Of course, the textual names of the commands given are not actually sent on the serial port: each of the above has a corresponding byte, so each command is actually only one byte in size. NB each item in the first list above also requires a data byte to be sent.

By way of verification, each command byte sent to the PIC is echoed after it has been executed. this means the PIC does not require a software receive buffer, but that the host is responsible for ensuring that no data byte is sent until the echo from the previous has been received.
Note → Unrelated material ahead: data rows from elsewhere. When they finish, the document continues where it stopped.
## config.mk

```make
export PLATFORM = sky130hd
export DESIGN_NAME = rational_arithmetic_unit
export DESIGN_NICKNAME = d
export VERILOG_FILES = /design/src/design/rau_pkg.sv /design/src/design/rau_datapath.sv /design/src/design/rau_ctrl.sv /design/src/design/rational_arithmetic_unit.sv
export SDC_FILE = /design/constraint.sdc
export NUM_CORES = 2
export LEC_CHECK = 0
export ABC_AREA = 1
export BUFFER_PORTS_ARGS = -buffer_cell sky130_fd_sc_hd__clkbuf_2
export CORE_MARGIN = 5
export CORE_UTILIZATION = 45
export CTS_BUF_LIST = sky130_fd_sc_hd__clkbuf_4 sky130_fd_sc_hd__clkbuf_8 sky130_fd_sc_hd__clkbuf_16
export CTS_CLUSTER_SIZE = 20
export DETAILED_ROUTE_END_ITERATION = 6
export GPL_TIMING_DRIVEN = 1
export HOLD_SLACK_MARGIN = 0.05
export PLACE_DENSITY = 0.71
export SKIP_CTS_REPAIR_TIMING = 1
export SLEW_MARGIN = 20
export SYNTH_ARGS = -nofsm -noshare
export SYNTH_HDL_FRONTEND = slang
export SYNTH_HIERARCHICAL = 1
export SYNTH_SLANG_ARGS = --single-unit
```

## constraint.sdc

```tcl
create_clock -name clk -period 21.3 [get_ports clk]
set_input_delay 4.26 -clock clk [delete_from_list [all_inputs] [get_ports clk]]
set_output_delay 4.26 -clock clk [all_outputs]
set_load 0.02 [all_outputs]
```
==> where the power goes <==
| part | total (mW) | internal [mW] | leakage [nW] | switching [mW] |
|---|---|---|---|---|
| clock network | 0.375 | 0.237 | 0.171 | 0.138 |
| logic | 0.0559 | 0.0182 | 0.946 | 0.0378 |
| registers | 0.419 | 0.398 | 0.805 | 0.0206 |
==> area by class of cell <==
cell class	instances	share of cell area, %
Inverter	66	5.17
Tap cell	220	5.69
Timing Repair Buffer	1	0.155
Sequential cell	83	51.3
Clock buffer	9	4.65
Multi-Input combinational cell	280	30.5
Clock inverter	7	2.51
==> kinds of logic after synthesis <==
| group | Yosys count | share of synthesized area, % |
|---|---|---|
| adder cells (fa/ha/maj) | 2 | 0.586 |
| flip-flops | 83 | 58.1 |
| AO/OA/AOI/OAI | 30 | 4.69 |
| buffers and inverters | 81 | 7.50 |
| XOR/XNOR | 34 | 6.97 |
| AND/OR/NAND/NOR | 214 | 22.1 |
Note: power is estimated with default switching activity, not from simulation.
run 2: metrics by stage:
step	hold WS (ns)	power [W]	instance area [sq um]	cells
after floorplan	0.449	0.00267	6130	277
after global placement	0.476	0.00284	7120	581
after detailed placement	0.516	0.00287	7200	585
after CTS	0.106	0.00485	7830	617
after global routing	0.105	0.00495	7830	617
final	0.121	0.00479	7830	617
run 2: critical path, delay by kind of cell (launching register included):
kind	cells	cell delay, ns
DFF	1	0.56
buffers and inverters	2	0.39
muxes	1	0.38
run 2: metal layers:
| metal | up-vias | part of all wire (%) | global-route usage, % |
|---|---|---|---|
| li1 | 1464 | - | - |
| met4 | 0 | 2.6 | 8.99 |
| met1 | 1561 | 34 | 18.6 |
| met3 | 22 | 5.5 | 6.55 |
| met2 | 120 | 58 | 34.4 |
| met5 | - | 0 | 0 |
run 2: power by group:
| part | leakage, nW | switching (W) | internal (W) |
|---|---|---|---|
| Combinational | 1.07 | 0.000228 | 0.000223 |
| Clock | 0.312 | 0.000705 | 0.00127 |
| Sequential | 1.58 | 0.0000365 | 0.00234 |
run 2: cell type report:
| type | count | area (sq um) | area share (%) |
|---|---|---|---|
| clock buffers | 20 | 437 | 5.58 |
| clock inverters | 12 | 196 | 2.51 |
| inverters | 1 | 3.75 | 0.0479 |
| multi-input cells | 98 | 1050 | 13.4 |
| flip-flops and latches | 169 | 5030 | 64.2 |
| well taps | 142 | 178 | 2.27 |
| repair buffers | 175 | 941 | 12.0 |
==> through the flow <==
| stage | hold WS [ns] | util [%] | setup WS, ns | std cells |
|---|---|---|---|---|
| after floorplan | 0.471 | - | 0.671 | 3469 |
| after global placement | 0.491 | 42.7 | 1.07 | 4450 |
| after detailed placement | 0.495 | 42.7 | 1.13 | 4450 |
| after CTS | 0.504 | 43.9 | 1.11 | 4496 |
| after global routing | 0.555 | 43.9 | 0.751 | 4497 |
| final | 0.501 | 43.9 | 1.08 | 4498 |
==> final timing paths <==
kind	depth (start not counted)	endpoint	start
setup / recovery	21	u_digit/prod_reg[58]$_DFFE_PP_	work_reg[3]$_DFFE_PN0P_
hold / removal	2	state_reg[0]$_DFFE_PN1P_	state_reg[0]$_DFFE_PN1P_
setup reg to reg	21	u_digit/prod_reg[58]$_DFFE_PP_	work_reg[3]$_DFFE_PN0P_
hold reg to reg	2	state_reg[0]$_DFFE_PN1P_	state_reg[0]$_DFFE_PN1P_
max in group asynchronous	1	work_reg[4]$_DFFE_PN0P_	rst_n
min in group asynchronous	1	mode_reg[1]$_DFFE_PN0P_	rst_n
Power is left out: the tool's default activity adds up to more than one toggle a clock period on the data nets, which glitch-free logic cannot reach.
**src/tswb_pkg.sv**
```systemverilog
// ----------------------------------------------------------------------------
// tswb_pkg
// Shared types and constants for the timed square-wave beeper: beat payloads,
// function codes, controller states and the controller/datapath interface.
// ----------------------------------------------------------------------------
package tswb_pkg;

    localparam logic [1:0] FUNC_TICK  = 2'd0;
    localparam logic [1:0] FUNC_START = 2'd1;
    localparam logic [1:0] FUNC_STOP  = 2'd2;

    // Reciprocal of ten for 16-bit operands: (x * RECIP_TEN) >> RECIP_SHIFT.
    localparam logic [15:0] RECIP_TEN   = 16'd52429;
    localparam int          RECIP_SHIFT = 19;

    typedef struct packed {
        logic [1:0]  func;
        logic [15:0] freq_hz;
        logic [14:0] duration;
    } in_t;

    typedef struct packed {
        logic        pin_level;
        logic        playing;
        logic [15:0] periods_left;
    } out_t;

    typedef enum logic [1:0] {
        ST_IDLE,
        ST_DIV,
        ST_COMMIT
    } state_t;

    typedef struct packed {
        logic load;
        logic div_step;
        logic commit;
        logic do_tick;
        logic do_stop;
        logic out_load;
    } cmd_t;

    typedef struct packed {
        logic div_last;
    } status_t;

endpackage

```
**src/tswb_ctrl.sv**
```systemverilog
// ----------------------------------------------------------------------------
// tswb_ctrl
// Controller: accepts input beats, sequences the reload divider and the
// period count for a start, and owns the result valid flag.
// ----------------------------------------------------------------------------
module tswb_ctrl (
    input  logic              aclk,
    input  logic              aresetn,
    input  logic              s_valid,
    output logic              s_ready,
    input  logic [1:0]        in_func,
    output logic              m_valid,
    input  logic              m_ready,
    output tswb_pkg::cmd_t    cmd,
    input  tswb_pkg::status_t status
);

    tswb_pkg::state_t state_reg, state_next;
    logic             m_valid_reg, m_valid_next;
    logic             accept;

    assign s_ready = (state_reg == tswb_pkg::ST_IDLE) && (!m_valid_reg || m_ready);
    assign accept  = s_valid && s_ready;
    assign m_valid = m_valid_reg;

    always_ff @(posedge aclk) begin
        if (!aresetn) begin
            state_reg   <= tswb_pkg::ST_IDLE;
            m_valid_reg <= 1'b0;
        end else begin
            state_reg   <= state_next;
            m_valid_reg <= m_valid_next;
        end
    end

    always_comb begin
        state_next = state_reg;
        cmd        = '0;
        unique case (state_reg)
            tswb_pkg::ST_IDLE: begin
                if (accept) begin
                    if (in_func == tswb_pkg::FUNC_START) begin
                        cmd.load   = 1'b1;
                        state_next = tswb_pkg::ST_DIV;
                    end else begin
                        cmd.do_tick  = (in_func == tswb_pkg::FUNC_TICK);
                        cmd.do_stop  = (in_func == tswb_pkg::FUNC_STOP);
                        cmd.out_load = 1'b1;
                    end
                end
            end
            tswb_pkg::ST_DIV: begin
                cmd.div_step = 1'b1;
                if (status.div_last) begin
                    state_next = tswb_pkg::ST_COMMIT;
                end
            end
            tswb_pkg::ST_COMMIT: begin
                cmd.commit   = 1'b1;
                cmd.out_load = 1'b1;
                state_next   = tswb_pkg::ST_IDLE;
            end
            default: begin
                state_next = tswb_pkg::ST_IDLE;
            end
        endcase
        if (cmd.out_load) begin
            m_valid_next = 1'b1;
        end else if (m_ready) begin
            m_valid_next = 1'b0;
        end else begin
            m_valid_next = m_valid_reg;
        end
    end

`ifndef ASSERT_OFF
    // A start is busy until its result is loaded, so no beat can overlap it.
    a_busy_not_ready: assert property (@(posedge aclk) disable iff (!aresetn)
        (state_reg != tswb_pkg::ST_IDLE) |-> !s_ready)
        else $error("input accepted while a start is in progress");

    // A loaded result must be presented on the next cycle.
    a_load_valid: assert property (@(posedge aclk) disable iff (!aresetn)
        cmd.out_load |=> m_valid_reg)
        else $error("result loaded but not presented");
`endif

endmodule

```
**src/tswb_datapath.sv**
```systemverilog
// ----------------------------------------------------------------------------
// tswb_datapath
// Datapath: frequency clamp, restoring divider for the reload value, period
// count multiply with saturation, tone timer and the result register.
// ----------------------------------------------------------------------------
module tswb_datapath #(
    parameter int TICK_RATE_HZ = 31250,
    parameter int TIMER_BITS   = 8
) (
    input  logic              aclk,
    input  logic              aresetn,
    input  tswb_pkg::in_t     in_data,
    input  tswb_pkg::cmd_t    cmd,
    output tswb_pkg::status_t status,
    output tswb_pkg::out_t    out_data
);

    localparam int HZ_HI     = TICK_RATE_HZ / 2;
    localparam int SPAN      = 1 << TIMER_BITS;
    localparam int HZ_LO_RAW = HZ_HI / SPAN;
    localparam int HZ_LO     = (HZ_LO_RAW == 0) ? 1 : HZ_LO_RAW;
    localparam int NB        = $clog2(HZ_HI + 1);
    localparam int SW        = $clog2(NB);
    localparam int QW        = (NB > TIMER_BITS + 1) ? NB : TIMER_BITS + 1;

    logic [15:0]           hz_reg, hz_next;
    logic [14:0]           dur_reg, dur_next;
    logic [15:0]           rem_reg, rem_next;
    logic [NB-1:0]         quo_reg, quo_next;
    logic [SW-1:0]         step_reg, step_next;
    logic [12:0]           tenth_reg, tenth_next;
    logic [TIMER_BITS-1:0] timer_reg, timer_next;
    logic [TIMER_BITS-1:0] reload_reg, reload_next;
    logic [15:0]           remain_reg, remain_next;
    logic                  level_reg, level_next;
    logic                  active_reg, active_next;
    tswb_pkg::out_t        out_reg, out_next;

    logic [31:0]           freq_ext;
    logic [16:0]           trial;
    logic [16:0]           trial_diff;
    logic                  trial_ge;
    logic [31:0]           tenth_prod;
    logic [QW-1:0]         q_ext, q_sat, reload_diff;
    logic [27:0]           count_prod;
    logic [15:0]           count_sat;

    assign freq_ext   = {16'd0, in_data.freq_hz};
    assign trial      = {rem_reg, quo_reg[NB-1]};
    assign trial_ge   = trial >= {1'b0, hz_reg};
    assign trial_diff = trial - {1'b0, hz_reg};
    assign tenth_prod = {16'd0, hz_reg} * {16'd0, tswb_pkg::RECIP_TEN};
    assign q_ext      = QW'(quo_reg);
    assign q_sat      = (q_ext > QW'(SPAN)) ? QW'(SPAN) : q_ext;
    assign reload_diff = QW'(SPAN) - q_sat;
    assign count_prod = {15'd0, tenth_reg} * {13'd0, dur_reg};
    assign count_sat  = (|count_prod[27:16]) ? 16'hFFFF : count_prod[15:0];

    assign status.div_last = (step_reg == '0);
    assign out_data        = out_reg;

    always_comb begin
        hz_next     = hz_reg;
        dur_next    = dur_reg;
        rem_next    = rem_reg;
        quo_next    = quo_reg;
        step_next   = step_reg;
        tenth_next  = tenth_reg;
        timer_next  = timer_reg;
        reload_next = reload_reg;
        remain_next = remain_reg;
        level_next  = level_reg;
        active_next = active_reg;
        out_next    = out_reg;

        if (cmd.load) begin
            if (freq_ext < 32'(HZ_LO)) begin
                hz_next = 16'(HZ_LO);
            end else if (freq_ext > 32'(HZ_HI)) begin
                hz_next = 16'(HZ_HI);
            end else begin
                hz_next = in_data.freq_hz;
            end
            dur_next  = in_data.duration;
            rem_next  = '0;
            quo_next  = NB'(HZ_HI);
            step_next = SW'(NB - 1);
        end

        if (cmd.div_step) begin
            rem_next   = trial_ge ? trial_diff[15:0] : trial[15:0];
            quo_next   = {quo_reg[NB-2:0], trial_ge};
            step_next  = step_reg - 1'b1;
            tenth_next = tenth_prod[31:tswb_pkg::RECIP_SHIFT];
        end

        if (cmd.commit) begin
            reload_next = reload_diff[TIMER_BITS-1:0];
            timer_next  = reload_diff[TIMER_BITS-1:0];
            remain_next = count_sat;
            level_next  = 1'b0;
            active_next = (count_sat != 16'd0);
        end

        if (cmd.do_tick && active_reg) begin
            if (timer_reg == '1) begin
                timer_next = reload_reg;
                level_next = !level_reg;
                if (level_reg) begin
                    remain_next = remain_reg - 16'd1;
                    if (remain_reg == 16'd1) begin
                        active_next = 1'b0;
                    end
                end
            end else begin
                timer_next = timer_reg + 1'b1;
            end
        end

        if (cmd.do_stop) begin
            active_next = 1'b0;
            level_next  = 1'b0;
        end

        if (cmd.out_load) begin
            out_next.pin_level    = level_next;
            out_next.playing      = active_next;
            out_next.periods_left = remain_next;
        end
    end

    always_ff @(posedge aclk) begin
        if (!aresetn) begin
            timer_reg  <= '0;
            reload_reg <= '0;
            remain_reg <= '0;
            level_reg  <= 1'b0;
            active_reg <= 1'b0;
            step_reg   <= '0;
        end else begin
            timer_reg  <= timer_next;
            reload_reg <= reload_next;
            remain_reg <= remain_next;
            level_reg  <= level_next;
            active_reg <= active_next;
            step_reg   <= step_next;
        end
    end

    always_ff @(posedge aclk) begin
        hz_reg    <= hz_next;
        dur_reg   <= dur_next;
        rem_reg   <= rem_next;
        quo_reg   <= quo_next;
        tenth_reg <= tenth_next;
        out_reg   <= out_next;
    end

`ifndef ASSERT_OFF
    // A playing tone always has at least one period left.
    a_active_count: assert property (@(posedge aclk) disable iff (!aresetn)
        active_reg |-> (remain_reg != 16'd0))
        else $error("tone active with no periods left");

    // A stop silences the pin and halts the tone.
    a_stop_silent: assert property (@(posedge aclk) disable iff (!aresetn)
        cmd.do_stop |=> (!active_reg && !level_reg))
        else $error("stop did not silence the output");

    // Ticks while idle leave the timer untouched.
    a_idle_timer: assert property (@(posedge aclk) disable iff (!aresetn)
        (cmd.do_tick && !active_reg) |=> $stable(timer_reg))
        else $error("timer moved while idle");
`endif

endmodule

```
**src/timed_square_wave_beeper_core.sv**
```systemverilog
// ----------------------------------------------------------------------------
// timed_square_wave_beeper_core
// Square-wave tone generator advanced by a prescaled tick, with timed play.
// ----------------------------------------------------------------------------
// Every input beat yields exactly one result beat with the pin level, the
// playing flag and the periods left after that beat is applied. Tick, stop
// and unused codes stream one per cycle while the result side keeps up. For
// a start, the reload value comes from a restoring divider over NB quotient
// bits, where NB is the bit width of TICK_RATE_HZ / 2, that produces one
// quotient bit per cycle, followed by a commit step for the period count
// multiply. No new beat is taken while a start is in progress or while a
// result waits to be taken.
module timed_square_wave_beeper_core #(
    parameter int TICK_RATE_HZ = 31250,
    parameter int TIMER_BITS   = 8
) (
    input  logic           aclk,
    input  logic           aresetn,
    input  logic           s_valid,
    output logic           s_ready,
    input  tswb_pkg::in_t  s_data,
    output logic           m_valid,
    input  logic           m_ready,
    output tswb_pkg::out_t m_data
);

    tswb_pkg::cmd_t    cmd;
    tswb_pkg::status_t status;

    tswb_ctrl u_ctrl (
        .aclk    (aclk),
        .aresetn (aresetn),
        .s_valid (s_valid),
        .s_ready (s_ready),
        .in_func (s_data.func),
        .m_valid (m_valid),
        .m_ready (m_ready),
        .cmd     (cmd),
        .status  (status)
    );

    tswb_datapath #(
        .TICK_RATE_HZ (TICK_RATE_HZ),
        .TIMER_BITS   (TIMER_BITS)
    ) u_datapath (
        .aclk     (aclk),
        .aresetn  (aresetn),
        .in_data  (s_data),
        .cmd      (cmd),
        .status   (status),
        .out_data (m_data)
    );

endmodule

```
Software (PIC Microcontroller)

I'm comfortable programming in Microchip's RISC assembly so it seems like the obvious choice.

Software (Palm)

Details on the software for the Palm III, which is the main control computer.

Software (PC)

Details of the software written for Windows.

Success?

Mechanics
The design was acceptable. The construction was rapid and the result showed the haste. The pushrods were a mistake. They introduced far too much slack into the system, particularly when the joints were at their most straight. Consequently, movement required to be slow in order to avoid overshooting a slop-point.

Having raved about how great the little plastic rivets were, they turned out not to be so good. The
interference-fit rings which held the rivets in place seemed to split reasonably often and in many cases I reverted back to M4 bolts with nylock nuts.

Software
The PIC software was allright. It was always jerky: the bot sometimes looked like it was shivering. I suspect this is because so many clock cycles were used in the main loop that the length of the high part of the output pulse was in a state of flux. I can't see a way of demonstrating this without a digital storage scope. The communications protocol was spectacularly robust.

Electronics

With analog electronics not my forte, I often wondered if my power distribution (a handful of 1A regulators powered in parallel, each distributing power to a group of the servos) mechanism was the best approach. I couldn't think of an alternative. It didn't overheat, which may be more of a comment on the large chunk of aluminium I hung off it. That aside, I definitely selected the correct microcontroller for the job and the TTL/RS-232 interface is an amazing little chip. I should have included In-Circuit Serial Programming (ICSP).

Future Work
I need to think a little more about the mechanical side of things to reduce the amount of slop in the joints. I need a more powerful motor or a completely different mechanism to shift the balancing weight around.

In summary, for a first project a biped was probably over ambitious. Maybe I should cut my teeth on a hexapod next!